TRY IT: Within the records below is a range that opens at the line with "buffers and inverters | 13 | 61 | 2.01" and closes at the line with "CTS tree: yes". Return that range word for word, both ends included, and only that range.

DATA:
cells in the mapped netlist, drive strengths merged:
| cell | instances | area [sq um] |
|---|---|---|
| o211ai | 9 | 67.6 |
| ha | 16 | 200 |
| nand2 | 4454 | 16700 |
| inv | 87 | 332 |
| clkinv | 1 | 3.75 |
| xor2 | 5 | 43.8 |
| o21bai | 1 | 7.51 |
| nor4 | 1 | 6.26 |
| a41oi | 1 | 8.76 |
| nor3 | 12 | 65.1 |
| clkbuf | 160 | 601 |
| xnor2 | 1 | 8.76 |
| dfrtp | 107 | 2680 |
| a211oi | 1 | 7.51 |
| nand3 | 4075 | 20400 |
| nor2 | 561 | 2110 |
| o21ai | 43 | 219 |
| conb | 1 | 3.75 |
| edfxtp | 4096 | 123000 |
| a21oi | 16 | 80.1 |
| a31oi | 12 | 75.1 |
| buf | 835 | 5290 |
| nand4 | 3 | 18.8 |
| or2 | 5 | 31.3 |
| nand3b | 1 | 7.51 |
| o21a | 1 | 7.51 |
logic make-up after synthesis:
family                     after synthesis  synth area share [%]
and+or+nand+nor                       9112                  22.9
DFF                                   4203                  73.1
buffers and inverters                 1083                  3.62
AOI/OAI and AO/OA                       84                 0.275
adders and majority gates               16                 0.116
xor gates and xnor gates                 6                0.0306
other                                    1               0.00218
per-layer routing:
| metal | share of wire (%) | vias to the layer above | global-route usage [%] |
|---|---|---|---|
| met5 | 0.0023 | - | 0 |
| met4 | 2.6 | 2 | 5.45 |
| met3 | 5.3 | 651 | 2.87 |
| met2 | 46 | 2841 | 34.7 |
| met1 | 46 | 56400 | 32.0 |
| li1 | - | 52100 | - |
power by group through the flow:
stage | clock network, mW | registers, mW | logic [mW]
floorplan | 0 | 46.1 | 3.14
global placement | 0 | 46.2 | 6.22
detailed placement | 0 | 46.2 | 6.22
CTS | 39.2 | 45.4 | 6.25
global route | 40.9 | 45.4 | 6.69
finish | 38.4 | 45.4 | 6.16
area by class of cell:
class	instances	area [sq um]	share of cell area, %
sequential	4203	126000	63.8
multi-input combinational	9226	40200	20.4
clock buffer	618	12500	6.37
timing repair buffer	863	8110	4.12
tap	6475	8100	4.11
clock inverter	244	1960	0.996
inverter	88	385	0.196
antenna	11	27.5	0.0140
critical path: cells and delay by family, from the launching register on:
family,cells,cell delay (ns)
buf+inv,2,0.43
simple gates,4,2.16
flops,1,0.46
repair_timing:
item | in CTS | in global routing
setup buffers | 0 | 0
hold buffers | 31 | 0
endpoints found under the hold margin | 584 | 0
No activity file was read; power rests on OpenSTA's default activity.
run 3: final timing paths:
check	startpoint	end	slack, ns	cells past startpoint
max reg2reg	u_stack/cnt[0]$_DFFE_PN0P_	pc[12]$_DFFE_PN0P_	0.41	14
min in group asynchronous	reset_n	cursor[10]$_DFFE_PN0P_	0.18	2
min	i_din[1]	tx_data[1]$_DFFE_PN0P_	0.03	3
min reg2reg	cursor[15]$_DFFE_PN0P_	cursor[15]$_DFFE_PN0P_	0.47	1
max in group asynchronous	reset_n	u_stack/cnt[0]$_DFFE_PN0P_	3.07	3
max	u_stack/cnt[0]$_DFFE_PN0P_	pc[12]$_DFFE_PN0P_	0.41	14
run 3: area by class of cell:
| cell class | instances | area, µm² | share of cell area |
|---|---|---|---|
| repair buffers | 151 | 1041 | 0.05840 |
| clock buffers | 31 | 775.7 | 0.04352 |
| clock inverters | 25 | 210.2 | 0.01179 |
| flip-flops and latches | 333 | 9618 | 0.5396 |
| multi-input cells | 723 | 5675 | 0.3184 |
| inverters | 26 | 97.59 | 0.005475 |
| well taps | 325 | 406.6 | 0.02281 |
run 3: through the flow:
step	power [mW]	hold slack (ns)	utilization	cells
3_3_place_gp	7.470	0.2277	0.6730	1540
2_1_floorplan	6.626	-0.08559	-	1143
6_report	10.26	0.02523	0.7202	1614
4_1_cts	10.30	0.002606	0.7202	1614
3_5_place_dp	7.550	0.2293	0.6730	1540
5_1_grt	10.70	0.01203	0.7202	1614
---
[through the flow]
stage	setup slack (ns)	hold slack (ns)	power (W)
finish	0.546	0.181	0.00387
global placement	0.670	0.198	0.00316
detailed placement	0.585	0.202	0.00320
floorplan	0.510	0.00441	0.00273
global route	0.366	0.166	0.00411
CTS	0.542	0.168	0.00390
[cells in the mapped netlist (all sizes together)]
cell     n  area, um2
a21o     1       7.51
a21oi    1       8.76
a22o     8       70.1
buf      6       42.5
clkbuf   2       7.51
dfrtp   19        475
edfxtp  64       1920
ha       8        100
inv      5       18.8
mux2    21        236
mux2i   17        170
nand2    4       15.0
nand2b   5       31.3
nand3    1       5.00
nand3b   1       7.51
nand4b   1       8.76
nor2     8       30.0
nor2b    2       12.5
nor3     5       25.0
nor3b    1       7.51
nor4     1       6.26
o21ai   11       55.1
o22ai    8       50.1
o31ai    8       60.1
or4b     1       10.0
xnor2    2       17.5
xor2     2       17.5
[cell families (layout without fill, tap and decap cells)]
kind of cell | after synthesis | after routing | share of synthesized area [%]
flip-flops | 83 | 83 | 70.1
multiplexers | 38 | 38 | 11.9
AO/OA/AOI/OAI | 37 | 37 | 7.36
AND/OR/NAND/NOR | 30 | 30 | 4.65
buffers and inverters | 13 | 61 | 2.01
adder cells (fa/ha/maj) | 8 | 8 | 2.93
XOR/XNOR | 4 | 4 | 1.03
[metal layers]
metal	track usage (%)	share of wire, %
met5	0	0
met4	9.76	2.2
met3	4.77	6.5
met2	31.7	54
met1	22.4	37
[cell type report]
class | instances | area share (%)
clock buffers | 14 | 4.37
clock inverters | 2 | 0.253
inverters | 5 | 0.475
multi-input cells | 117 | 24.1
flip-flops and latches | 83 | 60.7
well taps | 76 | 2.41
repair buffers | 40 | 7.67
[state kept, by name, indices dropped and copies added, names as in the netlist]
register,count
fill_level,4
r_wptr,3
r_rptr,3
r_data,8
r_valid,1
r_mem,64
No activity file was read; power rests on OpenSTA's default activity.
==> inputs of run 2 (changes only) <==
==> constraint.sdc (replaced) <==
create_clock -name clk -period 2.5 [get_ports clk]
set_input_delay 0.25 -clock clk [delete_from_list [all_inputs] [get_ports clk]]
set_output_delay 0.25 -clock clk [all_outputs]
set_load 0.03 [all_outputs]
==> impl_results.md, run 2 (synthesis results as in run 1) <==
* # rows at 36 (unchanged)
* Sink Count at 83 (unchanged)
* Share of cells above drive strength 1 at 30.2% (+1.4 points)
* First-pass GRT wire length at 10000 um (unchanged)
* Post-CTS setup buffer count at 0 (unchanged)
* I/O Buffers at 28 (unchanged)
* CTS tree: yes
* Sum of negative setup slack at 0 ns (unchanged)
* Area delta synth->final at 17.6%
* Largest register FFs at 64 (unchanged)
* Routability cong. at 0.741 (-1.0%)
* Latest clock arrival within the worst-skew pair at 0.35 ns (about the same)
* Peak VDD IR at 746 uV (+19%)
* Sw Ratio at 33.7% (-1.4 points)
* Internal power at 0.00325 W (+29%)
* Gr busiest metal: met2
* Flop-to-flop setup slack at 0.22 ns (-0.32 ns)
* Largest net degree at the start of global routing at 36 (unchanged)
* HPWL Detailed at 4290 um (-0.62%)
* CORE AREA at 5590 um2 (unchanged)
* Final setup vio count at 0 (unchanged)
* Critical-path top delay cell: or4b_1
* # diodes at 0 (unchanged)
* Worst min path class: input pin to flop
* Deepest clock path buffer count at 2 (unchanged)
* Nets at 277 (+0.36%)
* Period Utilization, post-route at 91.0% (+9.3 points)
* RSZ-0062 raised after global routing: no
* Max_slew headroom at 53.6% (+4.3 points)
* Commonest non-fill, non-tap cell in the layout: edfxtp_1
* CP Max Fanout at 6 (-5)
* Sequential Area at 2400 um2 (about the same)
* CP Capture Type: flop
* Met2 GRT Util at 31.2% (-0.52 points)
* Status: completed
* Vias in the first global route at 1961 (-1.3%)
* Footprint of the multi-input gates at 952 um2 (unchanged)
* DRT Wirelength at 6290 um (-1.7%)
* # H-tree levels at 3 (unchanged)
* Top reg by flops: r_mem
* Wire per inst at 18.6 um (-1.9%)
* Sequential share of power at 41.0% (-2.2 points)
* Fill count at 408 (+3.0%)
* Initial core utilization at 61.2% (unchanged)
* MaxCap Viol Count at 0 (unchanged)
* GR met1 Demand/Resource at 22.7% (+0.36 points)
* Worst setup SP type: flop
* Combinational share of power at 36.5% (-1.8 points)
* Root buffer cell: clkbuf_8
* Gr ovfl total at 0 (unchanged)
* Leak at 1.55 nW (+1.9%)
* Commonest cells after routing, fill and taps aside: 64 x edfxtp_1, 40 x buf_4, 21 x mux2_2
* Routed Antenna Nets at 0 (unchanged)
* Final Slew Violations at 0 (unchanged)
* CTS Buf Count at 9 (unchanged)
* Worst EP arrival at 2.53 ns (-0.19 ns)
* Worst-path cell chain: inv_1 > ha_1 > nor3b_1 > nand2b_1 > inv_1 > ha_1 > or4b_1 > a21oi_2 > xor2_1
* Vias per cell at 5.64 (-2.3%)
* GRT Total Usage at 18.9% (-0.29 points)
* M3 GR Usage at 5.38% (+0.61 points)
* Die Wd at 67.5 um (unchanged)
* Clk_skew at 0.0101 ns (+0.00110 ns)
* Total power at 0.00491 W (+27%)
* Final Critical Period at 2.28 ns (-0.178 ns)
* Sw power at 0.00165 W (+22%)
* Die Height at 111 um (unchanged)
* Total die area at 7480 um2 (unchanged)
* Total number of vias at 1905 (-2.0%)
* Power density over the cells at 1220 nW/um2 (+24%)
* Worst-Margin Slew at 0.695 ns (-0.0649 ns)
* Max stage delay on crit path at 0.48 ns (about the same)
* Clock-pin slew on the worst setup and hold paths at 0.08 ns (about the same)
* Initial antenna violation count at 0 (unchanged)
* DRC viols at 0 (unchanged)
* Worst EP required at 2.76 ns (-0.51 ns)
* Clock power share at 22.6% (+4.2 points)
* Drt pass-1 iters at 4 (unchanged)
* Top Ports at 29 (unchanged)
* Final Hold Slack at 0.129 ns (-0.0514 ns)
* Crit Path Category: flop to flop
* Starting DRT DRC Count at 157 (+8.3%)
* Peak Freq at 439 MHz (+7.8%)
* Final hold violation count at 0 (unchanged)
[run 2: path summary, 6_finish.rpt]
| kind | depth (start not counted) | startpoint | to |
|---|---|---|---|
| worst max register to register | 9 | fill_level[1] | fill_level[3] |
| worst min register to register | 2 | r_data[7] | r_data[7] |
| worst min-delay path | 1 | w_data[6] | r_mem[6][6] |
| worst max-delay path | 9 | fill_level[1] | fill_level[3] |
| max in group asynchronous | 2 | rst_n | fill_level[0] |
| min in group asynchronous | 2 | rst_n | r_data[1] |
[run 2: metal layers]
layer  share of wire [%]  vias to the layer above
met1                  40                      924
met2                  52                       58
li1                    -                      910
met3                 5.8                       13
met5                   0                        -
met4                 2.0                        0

RESPONSE FOR THIS EXERCISE:
buffers and inverters | 13 | 61 | 2.01
adder cells (fa/ha/maj) | 8 | 8 | 2.93
XOR/XNOR | 4 | 4 | 1.03
[metal layers]
metal	track usage (%)	share of wire, %
met5	0	0
met4	9.76	2.2
met3	4.77	6.5
met2	31.7	54
met1	22.4	37
[cell type report]
class | instances | area share (%)
clock buffers | 14 | 4.37
clock inverters | 2 | 0.253
inverters | 5 | 0.475
multi-input cells | 117 | 24.1
flip-flops and latches | 83 | 60.7
well taps | 76 | 2.41
repair buffers | 40 | 7.67
[state kept, by name, indices dropped and copies added, names as in the netlist]
register,count
fill_level,4
r_wptr,3
r_rptr,3
r_data,8
r_valid,1
r_mem,64
No activity file was read; power rests on OpenSTA's default activity.
==> inputs of run 2 (changes only) <==
==> constraint.sdc (replaced) <==
create_clock -name clk -period 2.5 [get_ports clk]
set_input_delay 0.25 -clock clk [delete_from_list [all_inputs] [get_ports clk]]
set_output_delay 0.25 -clock clk [all_outputs]
set_load 0.03 [all_outputs]
==> impl_results.md, run 2 (synthesis results as in run 1) <==
* # rows at 36 (unchanged)
* Sink Count at 83 (unchanged)
* Share of cells above drive strength 1 at 30.2% (+1.4 points)
* First-pass GRT wire length at 10000 um (unchanged)
* Post-CTS setup buffer count at 0 (unchanged)
* I/O Buffers at 28 (unchanged)
* CTS tree: yes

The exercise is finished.